Abstract

Less than a decade ago, the term blood–brain barrier underwent a major conceptual change when it was recognized that the cerebrovasculature was anything, but passive in its structure and function. Instead of a layer of bricks separated by heavy mortar, the brain endothelial cell became one of a complement of cell types performing together as a dynamic, integrated unit and functioning as a major contributor to brain homeostasis. Today, this assembly is known as the neurovascular unit (NVU) and consists of endothelial cells, pericytes, astroctyes, and neurons with critical roles for microglia, circulating immune cells and smooth muscle cells as well (Abbott et al, 2010; Neuwelt et al, 2011). As a unit, these cells form a permeability barrier; regulate blood flow, neuronal development, and immune function; and conduct surveillance of neural signaling and cellular activity. The NVU is now implicated in many neurologic disease conditions because a damaged or dysfunctional NVU will lead to dysfunction of the surrounding brain cells and their integrated neurologic functions (Neuwelt et al, 2011; Zlokovic, 2011). Thus, the NVU may be either a cause of neurologic disease or a major, therapy requiring, complicating condition associated with a primary disease.

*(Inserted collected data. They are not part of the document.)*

--- src/rtl/cavlc_consts.svh ---
`ifndef CAVLC_CONSTS_SVH
`define CAVLC_CONSTS_SVH

`define CAVLC_MAX_COEFF      16 // Coefficients per 4x4 block and encode cycles
`define CAVLC_IDX_W          4
`define CAVLC_CNT_W          5  // Counts up to 16 inclusive
`define CAVLC_T1_CNT_W       2
`define CAVLC_T1_FLAG_W      3

`define CAVLC_LEVEL_IN_W     8
`define CAVLC_LEVEL_CODE_W   28 // 15 prefix zeros, stop bit, 12 suffix bits
`define CAVLC_LEVEL_LEN_W    5
`define CAVLC_TOKEN_CODE_W   16
`define CAVLC_TOKEN_LEN_W    5

`define CAVLC_SUFFIX_MAX     6
`define CAVLC_SUFFIX_LEN_W   3
`define CAVLC_ESC_PREFIX     15
`define CAVLC_ESC_SUFFIX_W   12

`endif
--- src/rtl/cavlc_ctrl_pkg.sv ---
package cavlc_ctrl_pkg;

    typedef enum logic [1:0] {
        IDLE    = 2'd0,
        LOAD    = 2'd1,
        ENC     = 2'd2,
        WAITBIS = 2'd3
    } enc_state_t;

endpackage : cavlc_ctrl_pkg

--- src/rtl/cavlc_types_pkg.sv ---
`include "cavlc_consts.svh"

package cavlc_types_pkg;

    typedef logic [`CAVLC_LEVEL_IN_W-1:0] level_code_t;

    // Statistics of one 4x4 block as delivered by the scanner
    typedef struct packed {
        logic [`CAVLC_T1_CNT_W-1:0]                t1_cnt;
        logic [`CAVLC_T1_FLAG_W-1:0]               t1_flags;
        logic [`CAVLC_CNT_W-1:0]                   total_coeff;
        logic [`CAVLC_CNT_W-1:0]                   level_cnt;
        level_code_t [`CAVLC_MAX_COEFF-1:0]        levels;
    } blk_stats_t;

    typedef logic [`CAVLC_TOKEN_CODE_W-1:0] token_code_t; // Right-aligned codeword
    typedef logic [`CAVLC_LEVEL_CODE_W-1:0] level_word_t; // Right-aligned codeword
    typedef logic [`CAVLC_LEVEL_LEN_W-1:0]  code_len_t;

endpackage : cavlc_types_pkg

--- src/rtl/cavlc_block_if.sv ---
`timescale 1ns/1ps
`include "cavlc_consts.svh"

interface cavlc_block_if;
    import cavlc_types_pkg::*;

    blk_stats_t              stats;
    logic                    load;       // High for the single LOAD cycle
    logic                    enc_active; // High through the sixteen ENC cycles
    logic [`CAVLC_IDX_W-1:0] enc_idx;
    logic                    enc_done;   // Last ENC cycle, just before WAITBIS

    modport ctrl (
        output stats,
        output load,
        output enc_active,
        output enc_idx,
        output enc_done
    );

    modport enc (
        input stats,
        input load,
        input enc_active,
        input enc_idx,
        input enc_done
    );

endinterface : cavlc_block_if

--- src/rtl/cavlc_enc_top.sv ---
`timescale 1ns/1ps
`include "cavlc_consts.svh"

module cavlc_enc_top (
    input  logic                          clk,
    input  logic                          rst,
    input  logic                          in_valid,
    input  logic [`CAVLC_T1_CNT_W-1:0]    t1_cnt,
    input  logic [`CAVLC_T1_FLAG_W-1:0]   t1_flags,
    input  logic [`CAVLC_CNT_W-1:0]       total_coeff,
    input  logic [`CAVLC_CNT_W-1:0]       level_cnt,
    input  cavlc_types_pkg::level_code_t  levels [`CAVLC_MAX_COEFF],
    input  logic                          bis_ready,
    output logic                          in_ready,
    output logic                          out_valid,
    output cavlc_types_pkg::token_code_t  coeff_token_code,
    output cavlc_types_pkg::code_len_t    coeff_token_len,
    output logic [`CAVLC_T1_FLAG_W-1:0]   t1_code,
    output logic [`CAVLC_T1_CNT_W-1:0]    t1_len,
    output logic                          level_valid,
    output cavlc_types_pkg::level_word_t  level_code,
    output cavlc_types_pkg::code_len_t    level_len
);
    import cavlc_types_pkg::*;

    blk_stats_t in_stats;

    cavlc_block_if blk_if ();

    always_comb begin
        in_stats.t1_cnt      = t1_cnt;
        in_stats.t1_flags    = t1_flags;
        in_stats.total_coeff = total_coeff;
        in_stats.level_cnt   = level_cnt;
        for (int i = 0; i < `CAVLC_MAX_COEFF; i++) begin
            in_stats.levels[i] = levels[i];
        end
    end

    // Trailing-ones signs go out unchanged, one bit per trailing one
    assign t1_code = blk_if.stats.t1_flags;
    assign t1_len  = blk_if.stats.t1_cnt;

    cavlc_enc_ctrl u_ctrl (
        .clk       (clk),
        .rst       (rst),
        .in_valid  (in_valid),
        .in_stats  (in_stats),
        .in_ready  (in_ready),
        .out_valid (out_valid),
        .bis_ready (bis_ready),
        .blk       (blk_if)
    );

    coeff_token_enc u_token (
        .clk        (clk),
        .rst        (rst),
        .blk        (blk_if),
        .token_code (coeff_token_code),
        .token_len  (coeff_token_len)
    );

    level_code_enc u_level (
        .clk         (clk),
        .rst         (rst),
        .blk         (blk_if),
        .level_valid (level_valid),
        .level_code  (level_code),
        .level_len   (level_len)
    );

endmodule : cavlc_enc_top

--- src/rtl/level_code_enc.sv ---
`timescale 1ns/1ps
`include "cavlc_consts.svh"

module level_code_enc (
    input  logic                       clk,
    input  logic                       rst,
    cavlc_block_if.enc                 blk,
    output logic                       level_valid,
    output cavlc_types_pkg::level_word_t level_code,
    output cavlc_types_pkg::code_len_t   level_len
);
    import cavlc_types_pkg::*;

    level_code_t                    c;
    logic [`CAVLC_SUFFIX_LEN_W-1:0] s_len;
    logic [`CAVLC_SUFFIX_LEN_W-1:0] s_base;
    logic [`CAVLC_SUFFIX_LEN_W-1:0] s_next;
    logic [9:0]                     esc_base;
    logic [4:0]                     prefix;
    logic [`CAVLC_ESC_SUFFIX_W-1:0] suffix;
    logic [3:0]                     suf_size;
    logic [7:0]                     abs_lvl;
    logic [7:0]                     thresh;
    logic                           encode;
    level_word_t                    code_next;
    code_len_t                      len_next;

    assign c        = blk.stats.levels[blk.enc_idx];
    assign encode   = blk.enc_active && ({1'b0, blk.enc_idx} < blk.stats.level_cnt);
    assign esc_base = 10'd15 << s_len; // First levelCode that needs the escape prefix

    always_comb begin
        prefix   = 5'(`CAVLC_ESC_PREFIX);
        suffix   = `CAVLC_ESC_SUFFIX_W'({2'b00, c} - esc_base);
        suf_size = 4'(`CAVLC_ESC_SUFFIX_W);
        if (s_len == '0) begin
            if (c < 8'd14) begin
                prefix   = c[4:0];
                suffix   = '0;
                suf_size = 4'd0;
            end else if (c < 8'd30) begin
                prefix   = 5'd14;
                suffix   = `CAVLC_ESC_SUFFIX_W'(c - 8'd14);
                suf_size = 4'd4;
            end else begin
                suffix   = `CAVLC_ESC_SUFFIX_W'(c - 8'd30);
            end
        end else if ({2'b00, c} < esc_base) begin
            prefix   = 5'(c >> s_len);
            suffix   = `CAVLC_ESC_SUFFIX_W'(c & ~(8'hff << s_len));
            suf_size = 4'(s_len);
        end
        code_next = level_word_t'(suffix) | (level_word_t'(1) << suf_size);
        len_next  = code_len_t'(prefix) + code_len_t'(1) + code_len_t'(suf_size);
    end

    // suffixLength adaptation after each coded level
    always_comb begin
        s_base  = (s_len == '0) ? `CAVLC_SUFFIX_LEN_W'(1) : s_len;
        abs_lvl = {1'b0, c[7:1]} + 8'd1;
        thresh  = 8'd3 << (s_base - 1'b1);
        s_next  = s_base;
        if ((abs_lvl > thresh) && (s_base < `CAVLC_SUFFIX_LEN_W'(`CAVLC_SUFFIX_MAX))) begin
            s_next = s_base + 1'b1;
        end
    end

    always_ff @(posedge clk) begin
        if (rst) begin
            s_len       <= '0;
            level_valid <= 1'b0;
        end else begin
            level_valid <= encode;
            if (blk.load) begin
                s_len <= ((blk.stats.total_coeff > 5'd10) && (blk.stats.t1_cnt < 2'd3)) ?
                         `CAVLC_SUFFIX_LEN_W'(1) : '0;
            end else if (encode) begin
                s_len <= s_next;
            end
        end
    end

    always_ff @(posedge clk) begin
        if (encode) begin
            level_code <= code_next;
            level_len  <= len_next;
        end
    end

endmodule : level_code_enc

--- src/rtl/coeff_token_enc.sv ---
`timescale 1ns/1ps
`include "cavlc_consts.svh"

module coeff_token_enc (
    input  logic                       clk,
    input  logic                       rst,
    cavlc_block_if.enc                 blk,
    output cavlc_types_pkg::token_code_t token_code,
    output cavlc_types_pkg::code_len_t   token_len
);
    import cavlc_types_pkg::*;

    token_code_t lut_code;
    code_len_t   lut_len;

    // coeff_token table for 0 <= nC < 2, keyed by {TrailingOnes, TotalCoeff}
    always_comb begin
        {lut_code, lut_len} = '0; // Impossible combinations give length 0
        case ({blk.stats.t1_cnt, blk.stats.total_coeff})
            {2'd0, 5'd0}:  {lut_code, lut_len} = {16'd1, 5'd1};
            {2'd0, 5'd1}:  {lut_code, lut_len} = {16'd5, 5'd6};
            {2'd0, 5'd2}:  {lut_code, lut_len} = {16'd7, 5'd8};
            {2'd0, 5'd3}:  {lut_code, lut_len} = {16'd7, 5'd9};
            {2'd0, 5'd4}:  {lut_code, lut_len} = {16'd7, 5'd10};
            {2'd0, 5'd5}:  {lut_code, lut_len} = {16'd7, 5'd11};
            {2'd0, 5'd6}:  {lut_code, lut_len} = {16'd15, 5'd13};
            {2'd0, 5'd7}:  {lut_code, lut_len} = {16'd11, 5'd13};
            {2'd0, 5'd8}:  {lut_code, lut_len} = {16'd8, 5'd13};
            {2'd0, 5'd9}:  {lut_code, lut_len} = {16'd15, 5'd14};
            {2'd0, 5'd10}: {lut_code, lut_len} = {16'd11, 5'd14};
            {2'd0, 5'd11}: {lut_code, lut_len} = {16'd15, 5'd15};
            {2'd0, 5'd12}: {lut_code, lut_len} = {16'd11, 5'd15};
            {2'd0, 5'd13}: {lut_code, lut_len} = {16'd15, 5'd16};
            {2'd0, 5'd14}: {lut_code, lut_len} = {16'd11, 5'd16};
            {2'd0, 5'd15}: {lut_code, lut_len} = {16'd7, 5'd16};
            {2'd0, 5'd16}: {lut_code, lut_len} = {16'd4, 5'd16};
            {2'd1, 5'd1}:  {lut_code, lut_len} = {16'd1, 5'd2};
            {2'd1, 5'd2}:  {lut_code, lut_len} = {16'd4, 5'd6};
            {2'd1, 5'd3}:  {lut_code, lut_len} = {16'd6, 5'd8};
            {2'd1, 5'd4}:  {lut_code, lut_len} = {16'd6, 5'd9};
            {2'd1, 5'd5}:  {lut_code, lut_len} = {16'd6, 5'd10};
            {2'd1, 5'd6}:  {lut_code, lut_len} = {16'd6, 5'd11};
            {2'd1, 5'd7}:  {lut_code, lut_len} = {16'd14, 5'd13};
            {2'd1, 5'd8}:  {lut_code, lut_len} = {16'd10, 5'd13};
            {2'd1, 5'd9}:  {lut_code, lut_len} = {16'd14, 5'd14};
            {2'd1, 5'd10}: {lut_code, lut_len} = {16'd10, 5'd14};
            {2'd1, 5'd11}: {lut_code, lut_len} = {16'd14, 5'd15};
            {2'd1, 5'd12}: {lut_code, lut_len} = {16'd10, 5'd15};
            {2'd1, 5'd13}: {lut_code, lut_len} = {16'd1, 5'd15};
            {2'd1, 5'd14}: {lut_code, lut_len} = {16'd14, 5'd16};
            {2'd1, 5'd15}: {lut_code, lut_len} = {16'd10, 5'd16};
            {2'd1, 5'd16}: {lut_code, lut_len} = {16'd6, 5'd16};
            {2'd2, 5'd2}:  {lut_code, lut_len} = {16'd1, 5'd3};
            {2'd2, 5'd3}:  {lut_code, lut_len} = {16'd5, 5'd7};
            {2'd2, 5'd4}:  {lut_code, lut_len} = {16'd5, 5'd8};
            {2'd2, 5'd5}:  {lut_code, lut_len} = {16'd5, 5'd9};
            {2'd2, 5'd6}:  {lut_code, lut_len} = {16'd5, 5'd10};
            {2'd2, 5'd7}:  {lut_code, lut_len} = {16'd5, 5'd11};
            {2'd2, 5'd8}:  {lut_code, lut_len} = {16'd13, 5'd13};
            {2'd2, 5'd9}:  {lut_code, lut_len} = {16'd9, 5'd13};
            {2'd2, 5'd10}: {lut_code, lut_len} = {16'd13, 5'd14};
            {2'd2, 5'd11}: {lut_code, lut_len} = {16'd9, 5'd14};
            {2'd2, 5'd12}: {lut_code, lut_len} = {16'd13, 5'd15};
            {2'd2, 5'd13}: {lut_code, lut_len} = {16'd9, 5'd15};
            {2'd2, 5'd14}: {lut_code, lut_len} = {16'd13, 5'd16};
            {2'd2, 5'd15}: {lut_code, lut_len} = {16'd9, 5'd16};
            {2'd2, 5'd16}: {lut_code, lut_len} = {16'd5, 5'd16};
            {2'd3, 5'd3}:  {lut_code, lut_len} = {16'd3, 5'd5};
            {2'd3, 5'd4}:  {lut_code, lut_len} = {16'd3, 5'd6};
            {2'd3, 5'd5}:  {lut_code, lut_len} = {16'd4, 5'd7};
            {2'd3, 5'd6}:  {lut_code, lut_len} = {16'd4, 5'd8};
            {2'd3, 5'd7}:  {lut_code, lut_len} = {16'd4, 5'd9};
            {2'd3, 5'd8}:  {lut_code, lut_len} = {16'd4, 5'd10};
            {2'd3, 5'd9}:  {lut_code, lut_len} = {16'd4, 5'd11};
            {2'd3, 5'd10}: {lut_code, lut_len} = {16'd12, 5'd13};
            {2'd3, 5'd11}: {lut_code, lut_len} = {16'd12, 5'd14};
            {2'd3, 5'd12}: {lut_code, lut_len} = {16'd8, 5'd14};
            {2'd3, 5'd13}: {lut_code, lut_len} = {16'd12, 5'd15};
            {2'd3, 5'd14}: {lut_code, lut_len} = {16'd8, 5'd15};
            {2'd3, 5'd15}: {lut_code, lut_len} = {16'd12, 5'd16};
            {2'd3, 5'd16}: {lut_code, lut_len} = {16'd8, 5'd16};
            default: {lut_code, lut_len} = '0;
        endcase
    end

    // Captured at the end of the window and held through WAITBIS
    always_ff @(posedge clk) begin
        if (rst) begin
            token_code <= '0;
            token_len  <= '0;
        end else if (blk.enc_done) begin
            token_code <= lut_code;
            token_len  <= lut_len;
        end
    end

endmodule : coeff_token_enc

--- src/rtl/cavlc_enc_ctrl.sv ---
`timescale 1ns/1ps
`include "cavlc_consts.svh"

module cavlc_enc_ctrl (
    input  logic                      clk,
    input  logic                      rst,
    input  logic                      in_valid,
    input  cavlc_types_pkg::blk_stats_t in_stats,
    output logic                      in_ready,
    output logic                      out_valid,
    input  logic                      bis_ready,
    cavlc_block_if.ctrl               blk
);
    import cavlc_types_pkg::*;
    import cavlc_ctrl_pkg::*;

    enc_state_t              state;
    enc_state_t              next_state;
    logic [`CAVLC_IDX_W-1:0] cycle;
    blk_stats_t              stats_q;
    logic                    accept;

    assign accept    = in_valid && in_ready;
    assign in_ready  = (state == IDLE);
    assign out_valid = (state == WAITBIS);

    // Block statistics are held for the whole encode and until release
    always_ff @(posedge clk) begin
        if (accept) begin
            stats_q <= in_stats;
        end
    end

    always_ff @(posedge clk) begin
        if (rst) begin
            state <= IDLE;
        end else begin
            state <= next_state;
        end
    end

    always_comb begin
        next_state = state;
        case (state)
            IDLE: begin
                if (accept) begin
                    next_state = LOAD;
                end
            end
            LOAD: begin
                next_state = ENC;
            end
            ENC: begin
                if (cycle == `CAVLC_IDX_W'(`CAVLC_MAX_COEFF - 1)) begin
                    next_state = WAITBIS;
                end
            end
            WAITBIS: begin
                if (bis_ready) begin
                    next_state = IDLE;
                end
            end
            default: begin
                next_state = IDLE;
            end
        endcase
    end

    // Wraps back to zero after the sixteenth ENC cycle
    always_ff @(posedge clk) begin
        if (rst) begin
            cycle <= '0;
        end else if (state == ENC) begin
            cycle <= cycle + 1'b1;
        end else begin
            cycle <= '0;
        end
    end

    assign blk.stats      = stats_q;
    assign blk.load       = (state == LOAD);
    assign blk.enc_active = (state == ENC);
    assign blk.enc_idx    = cycle;
    assign blk.enc_done   = (state == ENC) && (next_state == WAITBIS);

endmodule : cavlc_enc_ctrl

--- config.mk ---
export PLATFORM = sky130hd
export DESIGN_NAME = cavlc_enc_top
export DESIGN_NICKNAME = d
export VERILOG_FILES = /design/src/rtl/cavlc_ctrl_pkg.sv /design/src/rtl/cavlc_types_pkg.sv /design/src/rtl/cavlc_block_if.sv /design/src/rtl/cavlc_enc_top.sv /design/src/rtl/level_code_enc.sv /design/src/rtl/coeff_token_enc.sv /design/src/rtl/cavlc_enc_ctrl.sv
export VERILOG_INCLUDE_DIRS = /design/src /design/src/rtl
export SDC_FILE = /design/constraint.sdc
export NUM_CORES = 1
export LEC_CHECK = 0
export BUFFER_PORTS_ARGS = -buffer_cell sky130_fd_sc_hd__buf_2
export CAP_MARGIN = 20
export CORE_MARGIN = 5
export CORE_UTILIZATION = 42
export DETAILED_ROUTE_END_ITERATION = 10
export MAX_ROUTING_LAYER = met4
export PLACE_DENSITY = 0.67
export SYNTH_ARGS = -nofsm -noshare
export SYNTH_HDL_FRONTEND = slang
export SYNTH_SLANG_ARGS = --single-unit
--- constraint.sdc ---
create_clock -name clk -period 6.74 [get_ports clk]
set_clock_uncertainty 0.15 [all_clocks]
set_input_delay 0.674 -clock clk [delete_from_list [all_inputs] [get_ports clk]]
set_output_delay 0.674 -clock clk [all_outputs]
set_load 0.02 [all_outputs]
Word level (Yosys, flattened, before mapping)
Memories as Yosys holds them, arrays and structs flattened. A register that Yosys moved wholly into a read port is not among the register bits.
Cells that the tools add are included.
Storage, ports and cells
  logic and storage cells: 92
  memories kept: 1
  register bits after elaboration: 202
  memory bits (read-only): 1152
  input bits: 147
  output and inout bits: 62
Cells by class
  bitwise logic cells: 4
  eq/ne operators: 5
  shifts and indexed selects: 5
  muxes and demuxes: 23
  reduce and logical (&&, ||, !) cells: 9
  magnitude comparators: 9
  $add $sub $neg: 9
Memories
  (no name shown): depth 128, bits a word 9, read ports 1, clocked after memory_dff 1, wr ports 0, RTL line coeff_token_enc.sv:19  | case ({blk.stats.t1_cnt, blk.stats.total_coeff})
Operators by type and width (number)
  $mux W12: 4
  $bmux W8 S4: 1
  $or A12 B28 Y28: 1
  $shl A1 B4 Y28 const A: 1
  $mux W4: 4
  $mux W5: 3
  $and A8 B12 Y12: 1
  $mux W3: 4
  $not A12 Y12: 1
  $shl A8 B3 Y12 const A: 1
  $sub A8 B10 Y11: 1
  $lt A8 B10 Y1: 1
  $shl A4 B3 Y10 const A: 1
  $sub A8 B4 Y9 const B: 1
  $sub A8 B5 Y9 const B: 1
  $add A7 B1 Y8 const B: 1
  $gt A8 B8 Y1: 1
  $lt A8 B4 Y1 const B: 1
  $lt A8 B5 Y1 const B: 1
  $mux W8: 1
  $pmux W2 S4: 1
  $shl A2 B3 Y8 const A: 1
  $shr A8 B3 Y5: 1
  $eq A2 B2 Y1 const B: 3
  other kinds (20): 27

Logic depth before layout (Yosys ltp)
  word-level depth: 9
  gate-level depth with buffers: 22

Hierarchy
Synthesis repeated with hierarchy kept, for this count alone.
Unflattened totals
  cell total of the unflattened synthesis: 745
  area, all modules: 9570.4 sq um
By module, submodules not included
  cavlc_enc_ctrl: area each 4549.4 sq um, cells an instance 168, times used 1
  level_code_enc: area each 3763.6 sq um, cells an instance 397, times used 1
  coeff_token_enc: area each 1257.5 sq um, cells an instance 180, times used 1

Least setup slack after synthesis
No wires, ideal clock.
  path type: register -> register
  start: register u_ctrl.cycle[0], in the netlist u_ctrl.blk.enc_idx[0]
  end: register u_level.level_len[4] (data pin)
  clock period less this slack: 4.964 ns
  data arrival time: 4.551 ns
  stages on the path, launching flop included: 20
  required time: 6.328 ns
  setup slack: 1.776 ns
  cell sequence: dfxtp_1 > buf_6 > buf_6 > mux4_1 > a22o_1 > a221oi_1 > inv_1 > ha_1 > a21oi_1 > o2111ai_1 > o21bai_1 > buf_2 > clkbuf_1 > o21ai_0 > a22o_1 > ha_1 > a211o_1 > a31o_2 > a21oi_1 > xnor2_1
Between the ends
  cells in the longest elaborated chain, start to end: 8
  elaborated cells on any way between the ends: 16
RTL lines
  from (decl): RTL line cavlc_enc_ctrl.sv:19  | logic [`CAVLC_IDX_W-1:0] cycle;
  from (signal assigned): RTL line cavlc_enc_ctrl.sv:74  | cycle <= cycle + 1'b1;
  $bmux W8 S4 (*): RTL line level_code_enc.sv:28  | assign c = blk.stats.levels[blk.enc_idx];
  $mux W8 (implied by the code) (*): RTL line level_code_enc.sv:28
  $lt A8 B5 Y1: RTL line level_code_enc.sv:41  | end else if (c < 8'd30) begin
  $mux W1: RTL line level_code_enc.sv:41
  $mux W5: RTL line level_code_enc.sv:37  | if (c < 8'd14) begin
  $mux W5: RTL line level_code_enc.sv:36  | if (s_len == '0) begin
  $add A5 B1 Y5: RTL line level_code_enc.sv:54  | len_next = code_len_t'(prefix) + code_len_t'(1) + code_len_t'(suf_size);
  $add A5 B4 Y5 (*): RTL line level_code_enc.sv:54
  net u_level.len_next[4]: RTL line level_code_enc.sv:26  | code_len_t len_next;
  to (signal assigned): RTL line level_code_enc.sv:86  | level_len <= len_next;
  to (decl): RTL line level_code_enc.sv:10  | output cavlc_types_pkg::code_len_t level_len
Mark *: on every way through the listed nets, which the timed path passes. The rest lies on a longest branch. The select of a mux whose other input is x is not followed.
A chain may end at the register's enable or synchronous reset.

Worst setup path in the final report
Ends and elaborated chain as after synthesis.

Few empirical studies directly show many functions and communications between NVU cells, but accumulated inferential evidence is overwhelming. Recent technical achievements in dynamic in-vivo microscopy and advances in cellular and molecular approaches have been critically important for establishing functional and signaling relationships within the NVU. Genetic studies, however, have been infrequently used in the field. A notable exception is the work of Ezan et al (2012) reported in this issue of the Journal of Cerebral Blood Flow and Metabolism. Well-known anatomical studies indicated that astrocytic processes called endfeet virtually cover the entire microvascular wall consisting of endothelial cells and pericytes (Mathiisen et al, 2010). Furthermore, recent studies showed that the perivascular astrocytic endfeet are connected by gap junctions composed of the proteins connexin 30 (Cx30) and connexin 43 (Cx43) (Rouach et al, 2008). These proteins become embedded in the plasma membrane and assemble into hexameric structures that when aligned on adjacent cells form a pore capable of intercellular transfer of ion currents, nutrients and signaling molecules up to several hundred Daltons in molecular weight. By creating a double knockout, Ezan et al were able to investigate for the first time, the relationship between these gap junctions and their role in the NVU. They observed that Cx30 and Cx43 expression occurs postnatally in the endfeet of wild-type animals and is completed before weaning, thus correlating with NVU development. In animals with genetic ablation of Cx30 and Cx43, the endfeet became enlarged, devoid of subcellular structures and reduced in aquaporin-4, an endfeet associated water channel, and β-dystroglycan, a basal lamina associating membrane protein (del Zoppo and Milner, 2006; Nielsen et al, 1997; Wolburg et al, 2009). Interestingly, endothelial cells were structurally normal in appearance including, most notably, their tight junctions. Microvascular permeability to sucrose was also similar to wild-type permeabilities and normal. However, when the Cx30/Cx43 null brains were subjected to elevated hydrostatic pressure and sheer stress, there was a very significant increase in sucrose permeability and extravasation of horseradish peroxidase added to the perfusate. This surprising result indicates that the connexons are important for maintaining endothelial cell tight junction integrity under stress conditions.
These findings have several important features. First, it shows the usefulness of genetic models for studies of NVU structure and function. Such tools are underutilized presently and represent a fertile area for future development. Second, the findings reinforce the notion that the NVU consists of cells that are interdependent and may interact and influence other cells or structures in unexpected ways. It raises the possibilities that gap junction signaling may occur between other NVU cells, including astrocytes and pericytes or pericytes and endothelial cells and so forth. Third, pericellular permeability may be physiologically regulated by yet unknown mechanisms. Finally, the communications via gap junctions raise many questions about the nature of the signaling molecules involved such as Ca2+, cyclic nucleotides, prostaglandins, and other cytoplasmic constituents. Clearly, as for any good experiment, the interpretations give rise to many new questions and more topics to explore.
Footnotes
Disclosure/conflict of interest
The author declares no conflict of interest.